= Joe Nicola =

American politician

Joe Nicola is an American politician serving as a member of the Missouri Senate for the 11th district, representing part of Jackson County, including Independence, Sugar Creek and Grain Valley.

== Biography ==
Nicola served in the US Navy from 1984-1990. He previously operated a Kansas City motorcycle shop named Vision Cycles. He worked at Blue Springs School District from 1999-2017. He has volunteered for Youth Friends Organization in Independence, Habitat for Humanity, The Salvation Army, City Union Mission, and Independence Public School District. He lives in Grain Valley with his partner.

=== Ministries ===
Nicola was a youth pastor from 1990-1999.

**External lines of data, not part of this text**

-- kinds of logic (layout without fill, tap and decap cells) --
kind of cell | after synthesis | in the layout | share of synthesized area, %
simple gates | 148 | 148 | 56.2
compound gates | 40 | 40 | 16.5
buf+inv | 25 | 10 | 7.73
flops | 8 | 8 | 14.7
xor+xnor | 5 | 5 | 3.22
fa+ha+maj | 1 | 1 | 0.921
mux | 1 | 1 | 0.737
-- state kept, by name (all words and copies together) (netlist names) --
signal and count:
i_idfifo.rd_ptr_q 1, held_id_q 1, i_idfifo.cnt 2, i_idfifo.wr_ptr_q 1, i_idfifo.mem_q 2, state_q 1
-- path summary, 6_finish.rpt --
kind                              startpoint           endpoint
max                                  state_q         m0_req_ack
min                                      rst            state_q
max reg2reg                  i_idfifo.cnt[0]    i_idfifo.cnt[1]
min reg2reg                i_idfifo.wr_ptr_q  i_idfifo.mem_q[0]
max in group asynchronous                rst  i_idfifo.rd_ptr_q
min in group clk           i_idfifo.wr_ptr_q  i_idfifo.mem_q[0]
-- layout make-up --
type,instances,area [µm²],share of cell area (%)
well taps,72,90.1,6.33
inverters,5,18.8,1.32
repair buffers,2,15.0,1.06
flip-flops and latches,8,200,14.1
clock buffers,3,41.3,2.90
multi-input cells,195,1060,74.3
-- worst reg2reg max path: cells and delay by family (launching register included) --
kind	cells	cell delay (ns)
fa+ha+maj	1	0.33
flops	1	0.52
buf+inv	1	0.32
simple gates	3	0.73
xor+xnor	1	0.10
### config.mk
export PLATFORM = sky130hd
export DESIGN_NAME = rollo_regfile_acc
export DESIGN_NICKNAME = d
export VERILOG_FILES = /design/src/rtl/rollo_regfile_acc.sv
export SDC_FILE = /design/constraint.sdc
export NUM_CORES = 1
export LEC_CHECK = 0
export ABC_AREA = 1
export CAP_MARGIN = 0
export CORE_UTILIZATION = 30
export CTS_CLUSTER_DIAMETER = 40
export DETAILED_ROUTE_END_ITERATION = 16
export PLACE_DENSITY = 0.5
export SYNTH_ARGS = -nofsm -noshare
export SYNTH_HDL_FRONTEND = slang
export SYNTH_SLANG_ARGS = --single-unit
### constraint.sdc
create_clock -name clk -period 2.9 [get_ports clk]
set_input_delay 0.435 -clock clk [delete_from_list [all_inputs] [get_ports clk]]
set_output_delay 0.435 -clock clk [all_outputs]
set_load 0.01 [all_outputs]
### src/rtl/rollo_regfile_acc.sv
// rollo_regfile_acc: R-entry GF(2^M) register file with a multi-beat
// subset-XOR accumulator. Reads and accumulation results share data_out.
// Optional feature: define ROLLO_RF_ZEROIZE_EN to add a 'zeroize' input
// that clears every entry and data_out from IDLE.

// One storage entry plus its contribution to the accumulator. Entry IDX is
// consumed on beat IDX/P, so each entry decides locally whether it feeds the
// XOR tree this cycle.
module rollo_rf_entry #(
  parameter int M    = 67,
  parameter int CW   = 1,
  parameter int BEAT = 0
) (
  input  logic          clk,
  input  logic          rst_b,
  input  logic          we,
  input  logic          clr,
  input  logic [M-1:0]  d,
  input  logic [CW-1:0] beat,
  input  logic          pick,
  output logic [M-1:0]  q,
  output logic [M-1:0]  term
);

  // entry storage: clear wins over write
  always_ff @(posedge clk or negedge rst_b) begin
    if (!rst_b)   q <= '0;
    else if (clr) q <= '0;
    else if (we)  q <= d;
  end

  assign term = (pick && (beat == CW'(BEAT))) ? q : '0;

endmodule

module rollo_regfile_acc #(
  parameter int M = 67,
  parameter int R = 5,
  parameter int P = 1
) (
  input  logic                 clk,
  input  logic                 rst_b,
`ifdef ROLLO_RF_ZEROIZE_EN
  input  logic                 zeroize,
`endif
  input  logic                 wr_en,
  input  logic                 rd_en,
  input  logic                 acc_start,
  input  logic [$clog2(R)-1:0] addr,
  input  logic [M-1:0]         data_in,
  input  logic [R-1:0]         sel,
  output logic                 busy,
  output logic                 done,
  output logic                 rd_valid,
  output logic [M-1:0]         data_out
);

  localparam int AW = $clog2(R);
  localparam int B  = (R + P - 1) / P;
  localparam int CW = (B > 1) ? $clog2(B) : 1;

  typedef enum logic {IDLE = 1'b0, ACC = 1'b1} state_t;

  state_t              state;
  logic [CW-1:0]       beat;
  logic [R-1:0]        sel_q;
  logic [M-1:0]        acc;
  logic [R-1:0][M-1:0] ent_q;
  logic [R-1:0][M-1:0] term;
  logic [M-1:0]        acc_term;
  logic [M-1:0]        rd_data;
  logic                idle, addr_ok, zero_go, acc_go, wr_go, rd_go;

  assign idle    = (state == IDLE);
  assign addr_ok = (int'(addr) < R);

`ifdef ROLLO_RF_ZEROIZE_EN
  assign zero_go = idle && zeroize;
`else
  assign zero_go = 1'b0;
`endif

  // only the highest-priority command present acts; an out-of-range
  // address kills its command without letting a lower one through
  assign acc_go = idle && !zero_go && acc_start;
  assign wr_go  = idle && !zero_go && !acc_start && wr_en && addr_ok;
  assign rd_go  = idle && !zero_go && !acc_start && !wr_en && rd_en && addr_ok;

  // entries are write-locked in ACC, so the result equals the contents at start
  for (genvar e = 0; e < R; e++) begin : g_ent
    rollo_rf_entry #(.M(M), .CW(CW), .BEAT(e / P)) u_ent (
      .clk   (clk),
      .rst_b (rst_b),
      .we    (wr_go && (addr == AW'(e))),
      .clr   (zero_go),
      .d     (data_in),
      .beat  (beat),
      .pick  ((state == ACC) && sel_q[R-1-e]),
      .q     (ent_q[e]),
      .term  (term[e])
    );
  end

  // XOR of every entry selected on the current beat
  always_comb begin
    acc_term = '0;
    for (int e = 0; e < R; e++) acc_term = acc_term ^ term[e];
  end

  // read mux; out-of-range addresses never reach data_out
  always_comb begin
    rd_data = '0;
    for (int e = 0; e < R; e++)
      if (addr == AW'(e)) rd_data = ent_q[e];
  end

  // control FSM with registered busy/done/rd_valid/data_out
  always_ff @(posedge clk or negedge rst_b) begin
    if (!rst_b) begin
      state    <= IDLE;
      busy     <= 1'b0;
      done     <= 1'b0;
      rd_valid <= 1'b0;
      data_out <= '0;
      acc      <= '0;
      beat     <= '0;
      sel_q    <= '0;
    end else begin
      done     <= 1'b0;
      rd_valid <= 1'b0;
      case (state)
        IDLE: begin
          if (zero_go) begin
            data_out <= '0;
          end else if (acc_go) begin
            sel_q <= sel;
            acc   <= '0;
            beat  <= '0;
            state <= ACC;
            busy  <= 1'b1;
          end else if (rd_go) begin
            data_out <= rd_data;
            rd_valid <= 1'b1;
          end
        end
        ACC: begin
          acc <= acc ^ acc_term;
          if (beat == CW'(B - 1)) begin
            data_out <= acc ^ acc_term;
            done     <= 1'b1;
            busy     <= 1'b0;
            beat     <= '0;
            state    <= IDLE;
          end else begin
            beat <= beat + 1'b1;
          end
        end
        default: state <= IDLE;
      endcase
    end
  end

endmodule
# After elaboration in Yosys (flattened, before gate mapping)
# Cells that the tools add are included.
[totals]
output_inout_bits = 70
word_cells = 92
register_bits = 481
in_bits = 80
[classes]
muxes = 30
n_reduce_logical = 29
eq_ne = 12
n_bitwise = 6
n_addsub = 1
order_cmp = 1
[ops]
columns = ["op", "n"]
rows = [
  ["two-way mux 67 bit", 14],
  ["XOR 67 bit", 5],
  ["one-hot mux 67 bit (2 select lines)", 2],
  ["logical AND 1 bit", 22],
  ["equality test 3 x 2 -> 1 bit (second input constant)", 4],
  ["two-way mux 1 bit", 9],
  ["equality test 3 x 1 -> 1 bit (second input constant)", 2],
  ["equality test 3 bit (second input constant)", 2],
  ["zero test 3 bit", 2],
  ["two-way mux 3 bit", 2],
  ["inequality test 2 x 1 -> 1 bit (second input constant)", 3],
  ["one-hot mux 3 bit (2 select lines)", 1],
  ["one-hot mux 1 bit (2 select lines)", 2],
  ["AND reduction 2 bit", 2],
  ["adder 3 x 1 -> 3 bit (second input constant)", 1],
  ["< comparator 3 bit (second input constant)", 1],
  ["AND reduction 3 bit", 1],
  ["zero test 1 bit", 2],
  ["inequality test 2 bit (second input constant)", 1],
  ["inverter 1 bit", 1],
]

# Longest topological paths before layout
# Gate-level depths: netlist of the first run.
[depth]
depth_word = 10
ltp_mapped = 14
depth_no_buf = 12

# Cells and area by module
# Synthesis of the first run repeated with hierarchy kept, for this count alone.
[unflattened]
hier_cells = 5290
hier_area_um2 = 31637.8
[modules_own_cells]
columns = ["mod", "cells_each", "area_each_um2", "seq_area_each_um2", "n_inst"]
rows = [
  ["rollo_regfile_acc", 3120, 15846.4, 3653.5, 1],
  ["rollo_rf_entry at g_ent[1].u_ent ...", 430, 3076.7, 1676.6, 3],
  ["rollo_rf_entry at g_ent[3].u_ent", 443, 3328.2, 1676.6, 1],
  ["rollo_rf_entry at g_ent[0].u_ent", 437, 3233.1, 1676.6, 1],
]

# Least setup slack after synthesis of the first run
# OpenSTA, ideal clock, no wires.
[synth_timing]
kind = "register to register"
startpoint = "register beat[0]"
endpoint = "register data_out[57]"
required_time_ps = 2823
path_buffers = 3
setup_ps = 77
slack_ps = 949
synth_period_minus_slack_ps = 1951
arrival_ps = 1874
stages_incl_launch_ff = 15
path_cell_list = "dfrtp_1 ha_1 ha_1 clkbuf_1 nand3_1 buf_2 buf_2 nor2_1 nand2_1 nand2_1 nand2_1 nand2_1 nand2_1 nand3_1 a21oi_1"
[synth_between]
elab_chain_len = 10
elab_cells_between_ends = 24
classes_between = "eq/ne (5); mux (7); bitwise (5); reduce/logical (7)"
[synth_lines]
columns = ["item", "line_no", "text"]
rows = [
  ["start: declaration", "65", "logic [CW-1:0] beat;"],
  ["start signal: assignment", "155", "beat <= beat + 1'b1;"],
  ["equality test 3 x 1 -> 1 bit or zero test 3 bit (tied branches)", "32", "assign term = (pick && (beat == CW'(BEAT))) ? q : '0;"],
  ["logical AND 1 bit", "32", ""],
  ["two-way mux 67 bit", "32", ""],
  ["XOR 67 bit (4 in series)", "107", "for (int e = 0; e < R; e++) acc_term = acc_term ^ term[e];"],
  ["XOR 67 bit", "149", "data_out <= acc ^ acc_term;"],
  ["two-way mux 67 bit", "148", "if (beat == CW'(B - 1)) begin"],
  ["one-hot mux 67 bit (2 select lines)", "131", "case (state)"],
  ["end signal: assignment", "142", "data_out <= rd_data;"],
  ["end signal: assignment", "149", ""],
  ["end: declaration", "55", "output logic [M-1:0] data_out"],
]
# Parallel ways exist; a longest one is shown, timed or not. The select of a mux whose other input is x is not followed.
# A chain may end at the register's enable or synchronous reset.

# Final worst setup path of the first run
[layout_timing]
startpoint = "register beat[0]"
endpoint = "register data_out[56]"
# Same word-level chain as after synthesis.

==> out/qor.yml, run 1 <==
dp.cells: 5475
arrival_ns: 3.02
p_seq_share_pct: 33.5
port_buffers: 149
finClkSkew_ns: 0.0375
ys.flop_type: "dfrtp_1"
p_leak_uw: 0.0172
clockBufferDepth: 3
period_minus_slack_ns: 2.44
rows: 111
cp-end-kind: "register"
cp_num_buf_inv: 4
grt_pass1_wl_mm: 163
synth_edf_count: 0
grt_pass1_vias: 26100
globalRouteTotalUtil_pct: 22.6
r2r_start: "beat[0]$_DFFE_PN0P_"
synth_seq_cells: 481
post-dp-hpwl_mm: 62.5
vdd_drop_max_mv: 0.620
hold_class: "in2reg"
synth.top_cell.area_share_pct: 43.1
outcome: "completed"
path_clk_slew_ns: 0.06
reg2regPathDepth: 13
ff2ff_setup_slack_ns: 0.46
grt_antenna_before_repair: 0
worst_pin_slew_ns: 0.979
critPathRequiredTime_ns: 3.48
crit_chain: "inv_1 > ha_1 > nand2_1 > nor2_2 > nand2_1 > clkinv_2 > buf_4 > nand2_1 > inv_1 > nor2_1 > nand2_1 > nand3_1 > a21oi_1"
wl_mm: 107
min_period_over_period_pct: 84.0
area_growth_pct: 24.4
io_pins: 150
synth_cell_type_count: 22
cap_viol_max_count: 0
setup_viol: 0
power_density_nw_per_um2: 991
critPathMaxStageDelay_ns: 0.43
post_drt_wl_per_cell_um: 18.8
crit_type: "reg2reg"
yosys.area.top_type: "dfrtp_1"
syn_inst: 4235
slowest_stage: "dfrtp_1"
crit_path_max_fanout: 25
worstHoldStart: "addr[1]"
crit_start: "beat[0]$_DFFE_PN0P_"
synth_most_common_cell: "nand2_1"
syn_area_um2: 27900
drive_above_1_share_pct: 6.72
slew_headroom_pct: 34.7
die_h_um: 307
worst-path-stages: 13
drt-initial-drc-count: 2254
nets: 4423
cts-root-buf: "clkbuf_16"
hold_viol: 0
synth_common_cells: "nand2_1, inv_1, o21ai_0, dfrtp_1, nor2_1"
dieArea_um2: 94400
die_w_um: 307
critPathLaunchType: "register"
slew_viol_final: 0
r2r-end: "data_out[56]$_DFFE_PN0P_"
crit_family: "simple AND/OR/NAND/NOR gates"
yosys-top-cells-area: "dfrtp_1, nand2_1, o21ai_0, inv_1, nand3_1"
synth.yosys.seq_area_share_pct: 43.1
cts_sinks: 481
post_cts_buffers: 0
drc: 0
viasPerCell: 4.86
initial_utilization_pct: 30.4
yosysWarningCount: 0
nFillCells: 9852
switching_power_uw: 13500
cts_tree: "built"
fin_cells: 5666
syn-num-nets: 4320
numCtsBuffers: 103
whs_path_depth: 4
clock_latency_ns: 0.68
swShare_pct: 39.2
routabilityCongestion: 0.813
rsz0062_at_grt: "no"
htree_levels: 3
synth-async-reset-ratio_pct: 100
syn_area_per_cell_um2: 6.60
grt_max_degree: 91
post_cts_resized: 0
fin_setup_tns_ns: 0
hold_end: "rd_valid$_DFF_PN0_"
internal-power_uw: 20900
pwr-share-clk_pct: 34.3
core_um2: 91900
drt-pass1-iter-count: 6
grt.overflow.total: 0
comb_power_share_pct: 32.2
crit_top_cell: "nand2_1"
dr_total_vias: 27500
ant_nets: 0
clock.fmax_mhz: 410
[tightest hold or removal path, delay by kind of cell]
family	cells	cell delay, ns
AOI/OAI and AO/OA	1	0.11
buffers and inverters	2	0.19
and+or+nand+nor	1	0.13
[sequential cells by signal, summed over array words and instances, names as in the netlist]
register and flops:
data_out 67, g_ent.u_ent.q 335, rd_valid 1, sel_q 5
acc 67, state 1, busy 1, beat 3
done 1
[metrics by stage]
stage          hold slack [ns]  worst slack, ns  power (uW)  instance area, um^2  utilization [%]
3_3_place_gp             0.457            0.161       22500                31300             34.0
3_5_place_dp             0.459            0.133       22600                31300             34.0
6_report                 0.258            0.463       34500                34800             37.8
5_1_grt                  0.308            0.246       36700                34800             37.8
2_1_floorplan            0.139            0.949       17500                27900                -
4_1_cts                  0.218            0.494       34700                34800             37.8
[how the worst max path moves through the flow]
stage,to,slack [ns]
5_1_grt,data_out[56]$_DFFE_PN0P_,0.25
6_report,data_out[56]$_DFFE_PN0P_,0.46
4_1_cts,acc[43]$_DFFE_PN0P_,0.49
3_3_place_gp,g_ent[3].u_ent.q[49]$_DFFE_PN0P_,0.16
2_1_floorplan,data_out[57]$_DFFE_PN0P_,0.95
3_5_place_dp,g_ent[3].u_ent.q[25]$_DFFE_PN0P_,0.13
[cell usage in the layout, fill, tap and decap left out]
| master | n |
|---|---|
| o22ai_1 | 1 |
| ha_4 | 1 |
| clkbuf_16 | 104 |
| nor2_2 | 1 |
| inv_1 | 538 |
| inv_16 | 2 |
| mux2_2 | 5 |
| nor3_1 | 67 |
| clkinv_4 | 6 |
| clkbuf_1 | 14 |
| o21ai_0 | 539 |
| buf_8 | 1 |
| ha_1 | 4 |
| dlygate4sd3_1 | 1 |
| buf_4 | 39 |
| clkinvlp_4 | 13 |
| nand4_1 | 109 |
| nor2_1 | 424 |
| a21oi_2 | 1 |
| diode_2 | 1 |
| nand2_1 | 1372 |
| clkdlybuf4s50_1 | 146 |
| clkinv_8 | 1 |
| inv_6 | 7 |
| buf_2 | 2 |
| nand2_4 | 8 |
| buf_12 | 44 |
| nand3_1 | 338 |
| nand3_2 | 1 |
| clkinv_2 | 25 |
| dfrtp_1 | 479 |
| nand3_4 | 2 |
| a21oi_1 | 93 |
| inv_2 | 6 |
| dfrtp_4 | 2 |
| bufinv_16 | 10 |
| nor3_4 | 1 |
| clkbuf_8 | 10 |
| nor2_4 | 5 |
[layer usage]
layer	share of wire (%)	track usage (%)	up-vias
li1	-	-	13600
met1	48	32.5	12900
met2	44	35.3	868
met3	6.0	2.69	157
met4	2.2	6.98	0
met5	0	0	-
[layout make-up]
cell class | instances | area (um^2) | share of cell area, %
Tap cell | 1243 | 1560 | 4.47
Timing Repair Buffer | 233 | 2670 | 7.68
Antenna cell | 1 | 2.50 | 0.00720
Clock buffer | 128 | 2790 | 8.03
Multi-Input combinational cell | 2972 | 13000 | 37.3
Sequential cell | 481 | 12000 | 34.6
Clock inverter | 61 | 678 | 1.95
Inverter | 547 | 2060 | 5.92
[cells by family after synthesis]
logic type      synth area share (%)
fa+ha+maj                      0.224
buf+inv                         11.0
flops                           43.1
compound gates                  11.4
mux                            0.201
simple gates                    34.1
[power groups by stage]
stage / registers (uW) / clock network [uW] / logic (uW)
floorplan: 11000 / 0 / 6560
global placement: 11600 / 0 / 10900
detailed placement: 11600 / 0 / 11100
CTS: 11500 / 12000 / 11100
global route: 11900 / 12300 / 12400
finish: 11600 / 11800 / 11100
[what timing repair did]
item,4_1_cts,5_1_grt
hold buffers,1,0
setup endpoints to repair,0,0
endpoints found under the hold margin,47,0
(Power assumes the default switching activity.)
==> run 2: changes to the inputs <==
clock period = 2.4 ns   (was 2.9 ns; I/O delays follow)
==> out/qor.yml, run 2 (synthesized netlist as in run 1, its figures left out) <==
gr-usage-met2_pct: 35.9  # +0.59 points
drt-initial-drc-count: 2140  # -5.1%
cap_viol_max_count: 0  # unchanged
slew_headroom_pct: 40.6  # +5.9 points
crit_family: "simple AND/OR/NAND/NOR gates"
drc: 0  # unchanged
io_pins: 150  # unchanged
cts_tree: "built"
initial_utilization_pct: 30.4  # unchanged
cp_num_buf_inv: 2  # -2
crit_type: "reg2reg"
drt-pass1-iter-count: 6  # unchanged
critPathMaxStageDelay_ns: 0.50  # +0.07 ns
min_period_over_period_pct: 91.9  # +7.9 points
hold_class: "in2async"
rows: 111  # unchanged
area_growth_pct: 27.1
dieArea_um2: 94400  # unchanged
crit_top_cell: "nand3_1"
clockBufferDepth: 3  # unchanged
largestRegisters: "g_ent.u_ent.q x335, acc x67, data_out x67"
layout_common_cells: "nand2_1, o21ai_0, inv_1, dfrtp_1, nor2_1"
rsz0062_at_grt: "no"
grt_pass1_wl_mm: 163  # unchanged
grt.overflow.total: 0  # unchanged
gr-max-usage-layer: "met2"
grt_pass1_vias: 26300  # +0.81%
numCtsBuffers: 101  # -1.9%
drive_above_1_share_pct: 7.50  # +0.78 points
largest_register_ffs: 335  # unchanged
core_um2: 91900  # unchanged
globalRouteTotalUtil_pct: 22.8  # +0.13 points
cp-end-kind: "register"
hold_viol: 0  # unchanged
period_minus_slack_ns: 2.21  # -0.231 ns
outcome: "completed"
slew_viol_final: 0  # unchanged
power_density_nw_per_um2: 1210  # +22%
multi_input_area_um2: 13000  # about the same
post-dp-hpwl_mm: 64.7  # +3.5%
clock.fmax_mhz: 453  # +10%
fin_setup_tns_ns: 0  # unchanged
place_area_um2: 31800  # +1.7%
ant_nets: 0  # unchanged
crit_path_max_fanout: 22  # -12%
cts-root-buf: "clkbuf_16"
crit_chain: "clkinv_2 > nor2_1 > nand2_8 > buf_12 > nor2_1 > nand2_1 > nand3_1 > nand3_1 > nand3_1 > o21ai_0"
htree_levels: 3  # unchanged
die_w_um: 307  # unchanged
critPathLaunchType: "register"
layout_commonest_cell: "nand2_1"
vdd_drop_max_mv: 0.988  # +59%
dr_total_vias: 27800  # +0.85%
nets: 4452  # +0.66%
path_clk_slew_ns: 0.05  # about the same
top_register: "g_ent.u_ent.q"
p_leak_uw: 0.0176  # +2.1%
fin_area_um2: 35500  # +2.2%
critPathRequiredTime_ns: 2.88  # -0.60 ns
post_drt_wl_per_cell_um: 18.9  # +0.42%
grtUsageMet3_pct: 3.70  # +1.0 points
port_buffers: 149  # unchanged
arrival_ns: 2.69  # -0.33 ns
ff2ff_setup_slack_ns: 0.19  # -0.27 ns
viasPerCell: 4.87  # +0.28%
cts_sinks: 481  # unchanged
met1_usage_pct: 31.7  # -0.80 points
routabilityCongestion: 0.804  # -1.1%
die_h_um: 307  # unchanged
slowest_stage: "dfrtp_4"
setup_viol: 0  # unchanged
post_cts_buffers: 0  # unchanged
grt_max_degree: 87  # -4.4%
seq_area_um2: 12000  # unchanged
finClkSkew_ns: 0.0255  # -0.0121 ns
wl_mm: 108  # +0.98%
grt_antenna_before_repair: 5  # +5
nFillCells: 9698  # -1.6%
clock_latency_ns: 0.66  # -0.02 ns
worst_pin_slew_ns: 0.890  # -0.0889 ns
-- run 2: changes by cell type in the layout (fill, tap and decap cells not counted), sizes merged --
| cell | before | now |
|---|---|---|
| buf | 86 | 117 |
| bufinv | 10 | 17 |
| clkbuf | 128 | 130 |
| clkinv | 32 | 25 |
| inv | 553 | 552 |
-- run 2: worst register-to-register path, stage by stage (launching register included) --
cell	delay (ns)
dfrtp_4	0.50
clkinv_2	0.19
nor2_1	0.32
nand2_8	0.21
buf_12	0.24
nor2_1	0.12
nand2_1	0.07
nand3_1	0.07
nand3_1	0.07
nand3_1	0.12
o21ai_0	0.12
-- run 2: final cells by class --
cell class / count / area share [%]
antenna: 1 / 0.00704
clock buffer: 130 / 8.05
clock inverter: 60 / 2.36
inverter: 547 / 5.79
multi-input combinational: 2972 / 36.5
sequential: 481 / 33.9
tap: 1243 / 4.38
timing repair buffer: 264 / 8.99
-- run 2: where the power goes --
| group | switching, uW | internal (uW) | leakage, uW |
|---|---|---|---|
| combinational | 8840 | 5050 | 0.00952 |
| sequential | 2720 | 11200 | 0.00626 |
| clock | 4930 | 10200 | 0.00179 |
| total | 16500 | 26500 | 0.0176 |
-- run 2: per-stage QoR --
stage	setup WS, ns	total power [uW]	std cells	utilization (%)	hold WS [ns]
after floorplan	0.449	21200	4235	-	0.0644
after global placement	0.109	27600	5506	34.6	0.345
after detailed placement	0.0813	27800	5506	34.6	0.340
after CTS	0.170	43200	5697	38.6	0.221
after global routing	0.000503	45600	5697	38.6	0.287
final	0.194	43000	5698	38.6	0.261
-- run 2: metal layers --
| layer | routed length [um] | vias to the layer above |
|---|---|---|
| li1 | - | 13700 |
| met1 | 49900 | 13000 |
| met2 | 47800 | 936 |
| met3 | 7020 | 186 |
| met4 | 2770 | 0 |
| met5 | 0 | - |
-- run 2: path summary, 6_finish.rpt --
kind                                                    end  cells after the start                              from
hold reg to reg            g_ent[4].u_ent.q[32]$_DFFE_PN0P_                      2  g_ent[4].u_ent.q[32]$_DFFE_PN0P_
setup reg to reg                        acc[24]$_DFFE_PN0P_                     10                   state$_DFF_PN0_
max in group asynchronous  g_ent[1].u_ent.q[44]$_DFFE_PN0P_                      3                             rst_b
hold / removal             g_ent[1].u_ent.q[17]$_DFFE_PN0P_                      2                             rst_b
setup / recovery                        acc[24]$_DFFE_PN0P_                     10                   state$_DFF_PN0_
min in group clk                         rd_valid$_DFF_PN0_                      4                           addr[1]
-- run 2: timing repair --
action,in CTS,in global routing
endpoints found under the hold margin,31,0
hold buffers,1,0
gates resized for setup,0,2
setup endpoints to repair,0,9
==> edit, RTL diff (settings of run 2) <==
Build with the macro `ROLLO_RF_ZEROIZE_EN` defined.
--- a/src/rtl/rollo_regfile_acc.sv
+++ b/src/rtl/rollo_regfile_acc.sv
@@ -6,6 +6,8 @@
 // One storage entry plus its contribution to the accumulator. Entry IDX is
 // consumed on beat IDX/P, so each entry decides locally whether it feeds the
 // XOR tree this cycle.
+`define ROLLO_RF_ZEROIZE_EN
+
 module rollo_rf_entry #(
   parameter int M    = 67,
   parameter int CW   = 1,
Interface: changed (added zeroize); port bits go from 150 to 151. No check against the original RTL was run, so the function may have changed too.
==> edit against run 2 <==
- design area is 2.3% higher
- setup slack improved by 58 ps
- sequential cell count unchanged
- wire length barely moved
- synthesized area rose by 2.4%
- synthesized cell count rose by 2.8%
- clock skew shrank 1.2 ps
- power grew 13%
- first-iteration DRC count decreased by 7.7%
- utilization increased by 0.052 points
- via count is 1.9% higher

In 1999, Nicola founded the non-denominational organization New Covenant Ministries in Independence. His teachings align with New Apostolic Reformation and Christian nationalism, including claims that Jesus intended to build a "world-reaching government of Heaven," describing the separation of church and state as a misnomer, and references to globalist conspiracy theories.

== Political career ==
In 2022, Nicola ran against Mike Cierpiot, who he described as the "worst Republican in our area." Following redistricting, Nicola ran for the senate seat vacated by term-limited John Rizzo and defeated challenger Robert Sauls. Nicola garnered controversy when New Covenant Ministries donated to his election PAC. Nicola argued the donations are legal as the organization is not registered with the IRS as a nonprofit, however it has been registered as a nonprofit with the state and exempt from taxes since its founding. He swore into office in January 2025.

In March 2025, Nicola conducted a two hour filibuster against a bill to subsidize the redevelopment of commercial buildings in downtown St. Louis, alleging that it would advance a globalist plot.

In 2026, Nicola sponsored legislation to lower minimum wage for minors to $12.30, down from the state minimum of $15/hour.